Although coffee doesnt grow natively in California (its originally from Africa) there are many cultivated trees, and its grown commercially in Hawaii, which is the source for some very rich, mild coffee a lot like Guatemalan coffee. But its pretty expensive, and also California. also, I bet also Puerto Rico.
It can grow in a cool coastal climate as long as it doesnt freeze hard it does okay. It likes heat but not extreme heat.
Some microclimates in California are good for coffee. Many many years ago, my mother had two friends who lived in the Escondito area, on Palomar Mountain near Pauma Valley. It was really a paradise there. This couple had an incredible garden and they grew and roasted their own coffee which I remembered for a long time. It was a quite amazing taste. Also, a while ago, more than a decade ago, I lost my sense of smelll due to toxic mold for over a year, and the smell of coffee was the first (glorious) smell that I remember smelling when it finally came back. I was in a coffee and tea store. I'll never forget that moment, or that smell. I felt like I had been reborn.
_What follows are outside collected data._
This is an optimization exercise on Yosys and OpenROAD, whose aim is small area and a short achievable clock period, not a production implementation. The RTL was checked by simulation tests, not by an equivalence proof against the original design. No activity file was given, so power comes from the tool's default toggle rates.

**flow/config.mk**
```make
export PLATFORM = sky130hd
export DESIGN_NAME = mips32_pipeline
export DESIGN_NICKNAME = mips32_pipeline
export VERILOG_FILES = /design/flow/design.v
export SDC_FILE = /design/flow/constraint.sdc
export NUM_CORES = 4
export LEC_CHECK = 0
export CAP_MARGIN = 30
export CORE_MARGIN = 2
export CORE_UTILIZATION = 55
export SLEW_MARGIN = 20
```
**flow/standard.sh**
```bash
#!/bin/bash
# synth_recipe.tcl (not shown) runs the flow's synth.tcl, then flattens the netlist and writes it again
# the make line also repeats each setting of config.mk as NAME=value (left out here)
make -C /OpenROAD-flow-scripts/flow DESIGN_CONFIG=/design/flow/config.mk WORK_HOME=/design/flow/orfs CLKGATE_MAP_FILE= SYNTH_SCRIPT=/design/flow/synth_recipe.tcl "${@:-finish}"
```
**flow/design.v**
```verilog
module mips32_pipeline #(parameter WIDTH = 32, REGBITS = 5) (
	input			clk, reset,
	input [WIDTH-1:0] 	imem_data,
	input			imem_ready,
	output [WIDTH-1:0] 	imem_addr,
	input [WIDTH-1:0] 	dmem_rdata,
	output			dmem_we,
	output [WIDTH-1:0] 	dmem_addr,
	output [WIDTH-1:0] 	dmem_wdata,
	output [31:0]		cycle_count,
	output [31:0]		inst_count,
	output [31:0]		branch_predict_correct,
	output [31:0]		branch_predict_total
);
reg [31:0] pc;                
reg [31:0] pc_n;              
wire [31:0] pcv;              
reg [31:0] ifid_pc;
reg [31:0] ifid_instr_q;      
reg        ifid_z;            
reg        ifid_pt;           
reg [1:0]  ifid_cnt;          
reg [31:0] idex_pc;
reg        idex_live, idex_z;
reg [31:0] idex_rd1, idex_rd2;
reg [25:0] idex_ins;          
reg        idex_sx;           
reg        idex_regwrite_q, idex_memtoreg, idex_memwrite_q, idex_memread_q;
reg        idex_alusrc_q, idex_regdst;
reg [3:0]  idex_alucont_q;
reg        idex_branch_q, idex_jump_q, idex_jr_q, idex_jal_q;
reg        idex_valid_q;
reg        idex_pt;
reg [1:0]  idex_cnt;
reg        idex_multiply_q, idex_divide_q;
reg        idex_bne;
reg        idex_lui_q;
wire       idex_regwrite = idex_regwrite_q & idex_live;
wire       idex_memwrite = idex_memwrite_q & idex_live;
wire       idex_memread  = idex_memread_q & idex_live;
wire       idex_branch   = idex_branch_q & idex_live;
wire       idex_jump     = idex_jump_q & idex_live;
wire       idex_jr       = idex_jr_q & idex_live;
wire       idex_jal      = idex_jal_q & idex_live;
wire       idex_valid    = idex_valid_q & idex_live;
wire       idex_multiply = idex_multiply_q & idex_live;
wire       idex_divide   = idex_divide_q & idex_live;
wire       idex_lui      = idex_lui_q & idex_live;
wire       idex_alusrc   = idex_alusrc_q & ~idex_z;
wire [3:0] idex_alucont  = idex_alucont_q & {4{~idex_z}};
reg [31:0] exmem_aluresult;   
reg [31:0] exmem_alu_n;       
wire [31:0] exmem_alu = ~exmem_alu_n;
reg [31:0] exmem_writedata;
reg [4:0]  exmem_writereg;
reg        exmem_rw;          
reg        exmem_memtoreg;
reg        exmem_we;          
reg        exmem_valid;
reg        exmem_isbr;        
reg        exmem_tk;          
reg        exmem_pt;
reg [9:0]  exmem_idx;
reg [1:0]  exmem_cnt;
reg [31:0] memwb_wdata;
reg [4:0]  memwb_writereg;
reg        memwb_rw;
reg        memwb_valid;
reg [31:0] cycle_counter;
reg [31:0] instruction_counter;
reg [31:0] branch_correct_counter;
reg [31:0] branch_total_counter;
reg [31:0] hi_reg, lo_reg;
reg [31:0] md_op;             
reg        md_x;              
reg        mult_busy, div_busy;
reg [3:0]  md_cnt;
reg        reset_q;
always @(posedge clk) reset_q <= reset;
reg        pc_z;
assign pcv = pc_z ? 32'd0 : ~pc_n;
reg [31:0] rf [1:31];
wire [2047:0] bp;
wire [31:0] ifid_instr = ifid_z ? 32'd0 : ifid_instr_q;
wire       ifid_valid = ~ifid_z;
wire [5:0] op = ifid_instr[31:26];
wire [5:0] fn = ifid_instr[5:0];
wire [4:0] ra1 = ifid_instr[25:21];
wire [4:0] ra2 = ifid_instr[20:16];
reg        regwrite, memtoreg, memwrite, memread, alusrc, regdst;
reg [3:0]  alucont;
reg        branch, jump, jr, jal, multiply, divide, mfhi, mflo, bne, lui;
always @(*) begin
	regwrite = 0; memtoreg = 0; memwrite = 0; memread = 0;
	alucont = 4'b0000; alusrc = 0; regdst = 0;
	branch = 0; jump = 0; jr = 0; jal = 0;
	multiply = 0; divide = 0; mfhi = 0; mflo = 0; bne = 0; lui = 0;
	case (op)
		6'b000000: begin
			regdst = 1;
			case (fn)
				6'b100000: begin regwrite = 1; alucont = 4'b0010; end
				6'b100010: begin regwrite = 1; alucont = 4'b0110; end
				6'b100100: begin regwrite = 1; alucont = 4'b0000; end
				6'b100101: begin regwrite = 1; alucont = 4'b0001; end
				6'b100110: begin regwrite = 1; alucont = 4'b0011; end
				6'b100111: begin regwrite = 1; alucont = 4'b0100; end
				6'b101010: begin regwrite = 1; alucont = 4'b0111; end
				6'b000000: begin regwrite = 1; alucont = 4'b1000; end
				6'b000010: begin regwrite = 1; alucont = 4'b1001; end
				6'b000011: begin regwrite = 1; alucont = 4'b1010; end
				6'b001000: jr = 1;
				6'b011000: multiply = 1;
				6'b011010: divide = 1;
				6'b010000: begin regwrite = 1; mfhi = 1; alucont = 4'b1100; end
				6'b010010: begin regwrite = 1; mflo = 1; alucont = 4'b1101; end
				default: ;
			endcase
		end
		6'b100011: begin regwrite = 1; memtoreg = 1; memread = 1; alusrc = 1; alucont = 4'b0010; end
		6'b101011: begin memwrite = 1; alusrc = 1; alucont = 4'b0010; end
		6'b000100: begin branch = 1; alucont = 4'b0110; end
		6'b000101: begin branch = 1; alucont = 4'b0110; bne = 1; end
		6'b001000: begin regwrite = 1; alusrc = 1; alucont = 4'b0010; end
		6'b001100: begin regwrite = 1; alusrc = 1; alucont = 4'b0000; end
		6'b001101: begin regwrite = 1; alusrc = 1; alucont = 4'b0001; end
		6'b001110: begin regwrite = 1; alusrc = 1; alucont = 4'b0011; end
		6'b001111: begin regwrite = 1; lui = 1; alucont = 4'b1111; end
		6'b000010: jump = 1;
		6'b000011: begin jump = 1; jal = 1; regwrite = 1; end
		default: ;
	endcase
end
wire zero_extend = (op == 6'b001101) || (op == 6'b001100) || (op == 6'b001110);
wire [31:0] write_data = memwb_wdata;
reg  [31:0] rf_rd1, rf_rd2;
integer r;
always @(*) begin
	rf_rd1 = 0;
	rf_rd2 = 0;
	for (r = 1; r < 32; r = r + 1) begin
		rf_rd1 = rf_rd1 | ({32{ra1 == r}} & rf[r]);
		rf_rd2 = rf_rd2 | ({32{ra2 == r}} & rf[r]);
	end
end
wire [31:0] rd1 = (memwb_rw && memwb_writereg == ra1) ? write_data : rf_rd1;
wire [31:0] rd2 = (memwb_rw && memwb_writereg == ra2) ? write_data : rf_rd2;
always @(posedge clk)
	if (memwb_rw) rf[memwb_writereg] <= write_data;
wire [4:0]  idex_rs_w  = idex_ins[25:21];
wire [4:0]  idex_rt_w  = idex_ins[20:16];
wire [4:0]  idex_rd_w  = idex_ins[15:11];
wire [4:0]  idex_sh_w  = idex_ins[10:6];
wire [31:0] idex_imm   = {{16{idex_sx}}, idex_ins[15:0]};
wire load_use = idex_memread && (idex_rt_w != 0) &&
                ((idex_rt_w == ra1) || (idex_rt_w == ra2));
wire id_uses_hilo = mfhi || mflo || multiply || divide;
wire stall = load_use ||
             (((idex_multiply || idex_divide) || mult_busy || div_busy) && id_uses_hilo);
wire fa_ex = exmem_rw && (exmem_writereg == idex_rs_w);
wire fa_wb = memwb_rw && (memwb_writereg == idex_rs_w);
wire fb_ex = exmem_rw && (exmem_writereg == idex_rt_w);
wire fb_wb = memwb_rw && (memwb_writereg == idex_rt_w);
wire [31:0] fwd1 = fa_ex ? exmem_alu : fa_wb ? write_data : idex_rd1;
wire [31:0] fwd2 = idex_z ? 32'd0 : fb_ex ? exmem_alu : fb_wb ? write_data : idex_rd2;
wire [31:0] a = fwd1;
wire [31:0] b = idex_alusrc ? idex_imm : fwd2;
wire        sub = idex_alucont[2];
wire [31:0] sum;
csa_add #(32, 16) alu_add(.a(a), .b(sub ? ~b : b), .ci(sub), .s(sum));
wire        sh_left = (idex_alucont[1:0] == 2'b00);
wire        sh_fill = (idex_alucont[1:0] == 2'b10) & b[31];
reg  [31:0] b_rev, sh_out_rev;
integer k;
always @(*)
	for (k = 0; k < 32; k = k + 1) b_rev[k] = b[31-k];
wire [31:0] sh_in  = sh_left ? b_rev : b;
wire [31:0] sh_r   = $signed({sh_fill, sh_in}) >>> idex_sh_w;
always @(*)
	for (k = 0; k < 32; k = k + 1) sh_out_rev[k] = sh_r[31-k];
wire [31:0] sh_out = sh_left ? sh_out_rev : sh_r;
reg [31:0] alu_result;
always @(*)
	if (idex_lui)
		alu_result = {idex_ins[15:0], 16'h0000};
	else
		case (idex_alucont)
			4'b0000: alu_result = a & b;
			4'b0001: alu_result = a | b;
			4'b0010: alu_result = sum;
			4'b0011: alu_result = a ^ b;
			4'b0100: alu_result = ~(a | b);
			4'b0110: alu_result = sum;
			4'b0111: alu_result = {31'b0, sum[31]};
			4'b1000: alu_result = sh_out;
			4'b1001: alu_result = sh_out;
			4'b1010: alu_result = sh_out;
			4'b1100: alu_result = hi_reg;
			4'b1101: alu_result = lo_reg;
			default: alu_result = 32'd0;
		endcase
wire ops_eq = (a == fwd2);
wire br_cond = idex_bne ? !ops_eq : ops_eq;
wire branch_taken_ex = idex_branch & idex_valid & br_cond;
wire [31:0] idex_pc4;
wire [31:0] branch_target;
inc #(30) idex_pc_inc(.a(idex_pc[31:2]), .s(idex_pc4[31:2]));
assign idex_pc4[1:0] = idex_pc[1:0];
csa_add #(30, 15) bt_add(.a(idex_pc[31:2]), .b(idex_imm[29:0]), .ci(1'b1), .s(branch_target[31:2]));
assign branch_target[1:0] = idex_pc[1:0];
wire [31:0] jump_target = {idex_pc4[31:28], idex_ins, 2'b00};
wire jal_v = idex_jal && idex_valid;
wire [4:0]  write_reg = jal_v ? 5'd31 : (idex_regdst ? idex_rd_w : idex_rt_w);
wire [31:0] alu_result_final = jal_v ? idex_pc4 : alu_result;
wire jump_flush = (idex_jump || idex_jr) && idex_valid;
wire flush = branch_taken_ex || jump_flush;
wire [9:0] pidx = pcv[11:2];
wire [9:0] ifid_idx = ifid_pc[11:2];
wire [9:0] idex_idx = idex_pc[11:2];
wire [31:0] bp_csel = 32'd1 << pidx[4:0];
wire [31:0] bp_rsel = 32'd1 << pidx[9:5];
reg  [63:0] bp_row;
reg  [1:0]  bp_rd;
integer q, q2;
always @(*) begin
	bp_row = 0;
	for (q = 0; q < 32; q = q + 1)
		for (q2 = 0; q2 < 32; q2 = q2 + 1)
			bp_row[2*q +: 2] = bp_row[2*q +: 2] | ({2{bp_csel[q2]}} & bp[2*(32*q+q2) +: 2]);
	bp_rd = 0;
	for (q = 0; q < 32; q = q + 1)
		bp_rd = bp_rd | ({2{bp_rsel[q]}} & bp_row[2*q +: 2]);
end
wire       bp_upd = exmem_isbr;
wire [1:0] bp_new = exmem_tk ? ((exmem_cnt == 2'b11) ? 2'b11 : exmem_cnt + 2'd1)
                             : ((exmem_cnt == 2'b00) ? 2'b00 : exmem_cnt - 2'd1);
wire [1:0] bp_rd_e = reset_q ? 2'b10 : bp_rd;
wire [1:0] fetch_cnt = (bp_upd && exmem_idx == pidx) ? bp_new : bp_rd_e;
wire [1:0] ifid_cnt_c = (bp_upd && exmem_idx == ifid_idx) ? bp_new : ifid_cnt;
wire [1:0] idex_cnt_c = (bp_upd && exmem_idx == idex_idx) ? bp_new : idex_cnt;
wire [31:0] bp_wa = reset_q ? 32'hffffffff : (bp_upd ? (32'd1 << exmem_idx[4:0]) : 32'd0);
wire [31:0] bp_wb = reset_q ? 32'hffffffff : (32'd1 << exmem_idx[9:5]);
wire [1:0]  bp_wd = reset_q ? 2'b10 : bp_new;
genvar g;
generate
	for (g = 0; g < 1024; g = g + 1) begin : bpe
		reg [1:0] c;
		always @(posedge clk)
			if (bp_wa[g % 32] & bp_wb[g / 32])
				c <= bp_wd;
		assign bp[2*g +: 2] = c;
	end
endgenerate
wire [31:0] pc_plus4;
inc #(30) pc_inc(.a(pcv[31:2]), .s(pc_plus4[31:2]));
assign pc_plus4[1:0] = pcv[1:0];
wire        pc_ld = imem_ready ? (flush || !stall) : flush;
wire [31:0] pc_d  = branch_taken_ex ? branch_target :
                    (idex_jr && idex_valid) ? fwd1 :
                    (idex_jump && idex_valid) ? jump_target :
                    pc_plus4;
always @(posedge clk)
begin
	if (reset)
		pc <= 32'd0;
	else if (pc_ld)
		pc <= pc_d;
	if (pc_ld)
		pc_n <= ~pc_d;
	pc_z <= reset || (pc_z && !pc_ld);
end
always @(posedge clk) begin
	if (reset || flush)
		ifid_z <= 1;
	else if (!stall)
		ifid_z <= !imem_ready;
	if (!stall) begin
		ifid_instr_q <= imem_data;
		ifid_pt <= bp_rd_e[1];    
		ifid_pc <= pcv;
		ifid_cnt <= fetch_cnt;
	end else
		ifid_cnt <= ifid_cnt_c;
end
always @(posedge clk) begin
	idex_pc <= ifid_pc;
	idex_cnt <= ifid_cnt_c;
	idex_live <= !(reset || flush || stall);
	if (reset || flush)
		idex_z <= 1;
	else if (!stall)
		idex_z <= 0;
	if (!stall) begin
		idex_rd1 <= rd1;
		idex_rd2 <= rd2;
		idex_ins <= ifid_instr[25:0];
		idex_sx <= ~zero_extend & ifid_instr[15];
		idex_regwrite_q <= regwrite;
		idex_memtoreg <= memtoreg;
		idex_memwrite_q <= memwrite;
		idex_memread_q <= memread;
		idex_alusrc_q <= alusrc;
		idex_regdst <= regdst;
		idex_alucont_q <= alucont;
		idex_branch_q <= branch;
		idex_jump_q <= jump;
		idex_jr_q <= jr;
		idex_jal_q <= jal;
		idex_valid_q <= ifid_valid;
		idex_pt <= ifid_pt;
		idex_multiply_q <= multiply;
		idex_divide_q <= divide;
		idex_bne <= bne;
		idex_lui_q <= lui;
	end
end
always @(posedge clk) begin
	exmem_writereg <= write_reg;
	exmem_alu_n <= ~alu_result_final;
	exmem_memtoreg <= idex_memtoreg;
	exmem_tk <= br_cond;
	exmem_pt <= idex_pt;
	exmem_idx <= idex_idx;
	exmem_cnt <= idex_cnt_c;
	if (reset) begin
		exmem_aluresult <= 0;
		exmem_writedata <= 0;
		exmem_rw <= 0;
		exmem_we <= 0;
		exmem_valid <= 0;
		exmem_isbr <= 0;
	end else begin
		exmem_aluresult <= alu_result_final;
		exmem_writedata <= fwd2;
		exmem_rw <= idex_regwrite && idex_valid && (write_reg != 0);
		exmem_we <= idex_memwrite && idex_valid;
		exmem_valid <= idex_valid;
		exmem_isbr <= idex_branch && idex_valid;
	end
end
assign dmem_we = exmem_we;
assign dmem_addr = exmem_aluresult;
assign dmem_wdata = exmem_writedata;
always @(posedge clk) begin
	memwb_wdata <= exmem_memtoreg ? dmem_rdata : exmem_alu;
	memwb_writereg <= exmem_writereg;
	if (reset) begin
		memwb_rw <= 0;
		memwb_valid <= 0;
	end else begin
		memwb_rw <= exmem_rw;
		memwb_valid <= exmem_valid;
	end
end
wire [31:0] cycle_inc, inst_inc, bc_inc, bt_inc;
inc #(32) cyc_i(.a(cycle_counter), .s(cycle_inc));
wire bc_en = exmem_isbr && (exmem_tk == exmem_pt);
incc #(32) ins_i(.a(instruction_counter), .ci(memwb_valid), .s(inst_inc));
incc #(32) bc_i(.a(branch_correct_counter), .ci(bc_en), .s(bc_inc));
incc #(32) bt_i(.a(branch_total_counter), .ci(exmem_isbr), .s(bt_inc));
always @(posedge clk) begin
	if (reset) begin
		cycle_counter <= 0;
		instruction_counter <= 0;
		branch_correct_counter <= 0;
		branch_total_counter <= 0;
	end else begin
		cycle_counter <= cycle_inc;
		instruction_counter <= inst_inc;
		branch_total_counter <= bt_inc;
		branch_correct_counter <= bc_inc;
	end
end
assign cycle_count = cycle_counter;
assign inst_count = instruction_counter;
assign branch_predict_correct = branch_correct_counter;
assign branch_predict_total = branch_total_counter;
assign imem_addr = pc;
wire        m_last = (md_cnt == 4'd0);
reg [4:0]  m_d;
reg [36:0] m_op [0:6];
reg [36:0] cs_s, cs_c, t_s;
integer j;
always @(*) begin
	m_d = m_last ? {3'b000, lo_reg[1:0]} : lo_reg[4:0];
	m_op[0] = {5'b00000, ~hi_reg[31], hi_reg[30:0]};
	for (j = 0; j < 5; j = j + 1) begin
		m_op[j+1] = 0;
		if (j == 1)
			m_op[j+1][j +: 32] = {~(m_d[j] & (md_op[31] ^ m_last)), {31{m_d[j]}} & (md_op[30:0] ^ {31{m_last}})};
		else
			m_op[j+1][j +: 32] = {~(m_d[j] & md_op[31]), {31{m_d[j]}} & md_op[30:0]};
	end
	m_op[6] = {1'b1, 34'd0, m_last & m_d[1], 1'b0};
	cs_s = m_op[0];
	cs_c = m_op[1];
	for (j = 2; j < 7; j = j + 1) begin
		t_s  = cs_s ^ cs_c ^ m_op[j];
		cs_c = ((cs_s & cs_c) | (cs_s & m_op[j]) | (cs_c & m_op[j])) << 1;
		cs_s = t_s;
	end
end
wire [36:0] m_sum;
csa_add #(37, 19) m_add(.a(cs_s), .b(cs_c), .ci(1'b0), .s(m_sum));
reg [31:0] d_r;
reg [32:0] d_q;
reg [33:0] d_t;
always @(*) begin
	d_r = hi_reg;
	d_q = {md_x, lo_reg};
	for (j = 0; j < 3; j = j + 1) begin
		d_t = bk_sub({1'b0, d_r, d_q[32]}, {2'b00, md_op});
		if (!d_t[33])
			d_r = d_t[31:0];
		else
			d_r = {d_r[30:0], d_q[32]};
		d_q = {d_q[31:0], !d_t[33]};
	end
end
function [33:0] bk_sub(input [33:0] x, input [33:0] y);
	reg [33:0] g, p, yb;
	reg [34:0] G, P;    
	reg [34:0] gg, pp;
	integer i, d;
	begin
		yb = ~y;
		g = x & yb;
		p = x ^ yb;
		gg[0] = 1'b1; pp[0] = 1'b0;
		for (i = 0; i < 34; i = i + 1) begin gg[i+1] = g[i]; pp[i+1] = p[i]; end
		for (d = 1; d < 35; d = d * 2)
			for (i = 2*d - 1; i < 35; i = i + 2*d) begin
				gg[i] = gg[i] | (pp[i] & gg[i-d]);
				pp[i] = pp[i] & pp[i-d];
			end
		for (d = 16; d >= 1; d = d / 2)
			for (i = 3*d - 1; i < 35; i = i + 2*d) begin
				gg[i] = gg[i] | (pp[i] & gg[i-d]);
				pp[i] = pp[i] & pp[i-d];
			end
		for (i = 0; i < 34; i = i + 1) bk_sub[i] = p[i] ^ gg[i];
	end
endfunction
wire d_zero = (md_op == 0);
always @(posedge clk) begin
	if (((idex_multiply && idex_valid) || (idex_divide && idex_valid)) && !mult_busy && !div_busy) begin
		md_op <= fwd2;
		md_x <= 0;
	end else if (div_busy && md_cnt <= 4'd10)
		md_x <= d_q[32];
	if (reset_q) begin
		hi_reg <= 0;
		lo_reg <= 0;
		mult_busy <= 0;
		div_busy <= 0;
	end else begin
		if ((idex_multiply && idex_valid) && !mult_busy && !div_busy) begin
			mult_busy <= 1;
			md_cnt <= 4'd6;
			hi_reg <= 0;
			lo_reg <= fwd1;
		end else if (mult_busy) begin
			md_cnt <= md_cnt - 4'd1;
			if (m_last) begin
				hi_reg <= m_sum[33:2];
				lo_reg <= {m_sum[1:0], lo_reg[31:2]};
				mult_busy <= 0;
			end else begin
				hi_reg <= m_sum[36:5];
				lo_reg <= {m_sum[4:0], lo_reg[31:5]};
			end
		end
		if ((idex_divide && idex_valid) && !div_busy && !mult_busy) begin
			div_busy <= 1;
			md_cnt <= 4'd12;
			hi_reg <= 0;
			lo_reg <= fwd1;
		end else if (div_busy) begin
			md_cnt <= md_cnt - 4'd1;
			if (md_cnt <= 4'd10) begin
				if (m_last && d_zero) begin
					hi_reg <= 32'hDEADBEEF;
					lo_reg <= 32'hDEADBEEF;
				end else begin
					hi_reg <= d_r;
					lo_reg <= d_q[31:0];
				end
			end
			if (m_last)
				div_busy <= 0;
		end
	end
end
endmodule
module rca #(parameter N = 32) (
	input  [N-1:0] a, b,
	input          ci,
	output [N-1:0] s
);
wire [N:0] c;
assign c[0] = ci;
genvar i;
generate
	for (i = 0; i < N; i = i + 1) begin : fa
		assign s[i] = a[i] ^ b[i] ^ c[i];
		assign c[i+1] = (a[i] & b[i]) | (c[i] & (a[i] ^ b[i]));
	end
endgenerate
endmodule
module inc #(parameter N = 32) (
	input  [N-1:0] a,
	output [N-1:0] s
);
wire [N:0] c;
assign c[0] = 1'b1;
genvar i;
generate
	for (i = 0; i < N; i = i + 1) begin : ha
		assign s[i] = a[i] ^ c[i];
		assign c[i+1] = a[i] & c[i];
	end
endgenerate
endmodule
module incc #(parameter N = 32) (
	input  [N-1:0] a,
	input          ci,
	output [N-1:0] s
);
wire [N:0] c;
assign c[0] = ci;
genvar i;
generate
	for (i = 0; i < N; i = i + 1) begin : ha
		assign s[i] = a[i] ^ c[i];
		assign c[i+1] = a[i] & c[i];
	end
endgenerate
endmodule
module csa_add #(parameter N = 32, parameter L = 16) (
	input  [N-1:0] a, b,
	input          ci,
	output [N-1:0] s
);
wire [L:0] cl;
wire [N-L:0] c0, c1;
wire [N-1:L] s0, s1;
assign cl[0] = ci;
assign c0[0] = 1'b0;
assign c1[0] = 1'b1;
genvar i;
generate
	for (i = 0; i < L; i = i + 1) begin : lo
		assign s[i] = a[i] ^ b[i] ^ cl[i];
		assign cl[i+1] = (a[i] & b[i]) | (cl[i] & (a[i] ^ b[i]));
	end
	for (i = L; i < N; i = i + 1) begin : hi
		assign s0[i] = a[i] ^ b[i] ^ c0[i-L];
		assign c0[i-L+1] = (a[i] & b[i]) | (c0[i-L] & (a[i] ^ b[i]));
		assign s1[i] = a[i] ^ b[i] ^ c1[i-L];
		assign c1[i-L+1] = (a[i] & b[i]) | (c1[i-L] & (a[i] ^ b[i]));
	end
endgenerate
assign s[N-1:L] = cl[L] ? s1 : s0;
endmodule
```
**flow/flow/run.sh**
```bash
#!/bin/bash
# Standard layout (standard.sh, unchanged synthesis) with two changes:
#  - plain buf_4 port buffers instead of the delay buffer buffer_ports picks
#  - clock tree: larger sink clusters and no dummy loads (fewer clock buffers)
set -o pipefail
export BUFFER_PORTS_ARGS="-buffer_cell sky130_fd_sc_hd__buf_4"
export CTS_ARGS="-sink_clustering_enable -repair_clock_nets -dont_use_dummy_load -buf_list sky130_fd_sc_hd__clkbuf_16 -sink_clustering_size 20 -sink_clustering_max_diameter 60"
bash standard.sh > standard.log 2>&1
```
**flow/constraint.sdc**
```tcl
create_clock -name core_clock -period 95.0 [get_ports {clk}]
set_input_delay 19.0000 -clock core_clock [delete_from_list [all_inputs] [get_ports {clk}]]
set_output_delay 19.0000 -clock core_clock [all_outputs]
set_load 0.01 [all_outputs]
```
==> summary.txt <==
-- metrics by stage --
step | cells | worst slack [ps] | hold WS, ps | util [%] | instance area [um^2]
detailed placement | 16920 | 73550 | 328 | 58.1 | 177000
global route | 17229 | 74220 | 339 | 60.6 | 185000
finish | 17250 | 74380 | 325 | 60.6 | 185000
floorplan | 13030 | 64250 | 323 | - | 168000
CTS | 17199 | 74450 | 327 | 60.4 | 184000
global placement | 16887 | 73620 | 327 | 58.0 | 177000
-- cells by family (layout without fill, tap and decap cells) --
| kind of cell | Yosys count | in the layout |
|---|---|---|
| AND/OR/NAND/NOR | 3585 | 3585 |
| buffers and inverters | 1391 | 1486 |
| XOR/XNOR | 211 | 211 |
| adder cells (fa/ha/maj) | 655 | 655 |
| flip-flops | 3710 | 3710 |
| AO/OA/AOI/OAI | 3226 | 3226 |
| other | 0 | 25 |
| multiplexers | 252 | 252 |
-- final cells by class --
cell class | instances | area, um^2 | area share, %
flip-flops and latches | 3710 | 107000 | 58.0
repair buffers | 796 | 6570 | 3.56
diodes | 25 | 62.6 | 0.0338
multi-input cells | 7929 | 57400 | 31.1
inverters | 411 | 1550 | 0.836
well taps | 4100 | 5130 | 2.77
clock buffers | 279 | 6980 | 3.78
-- power groups by stage --
stage | logic (mW) | clock network, mW | registers [mW]
2_1_floorplan | 0.130 | 0 | 1.95
6_report | 0.284 | 1.06 | 1.90
3_3_place_gp | 0.260 | 0 | 1.93
3_5_place_dp | 0.266 | 0 | 1.93
4_1_cts | 0.267 | 1.06 | 1.90
5_1_grt | 0.290 | 1.12 | 1.90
This imprinting is actually why coffee evolved its caffeine, to make pollinators remember where they found the delicious pollen, or so I was told by an particularly knowledgeable analytical chemist. Related chemicals are involved when people fall in love.
If you know what coffee looks like you can and will recognize it growing ornamentally in California in many places. For example on the UCB campus near Euclid, I am pretty sure Ive seen it's distinctive berries and color.
If you live in an appropriate climate it would definitely be fun to grow, harvest and roast your own organic coffee.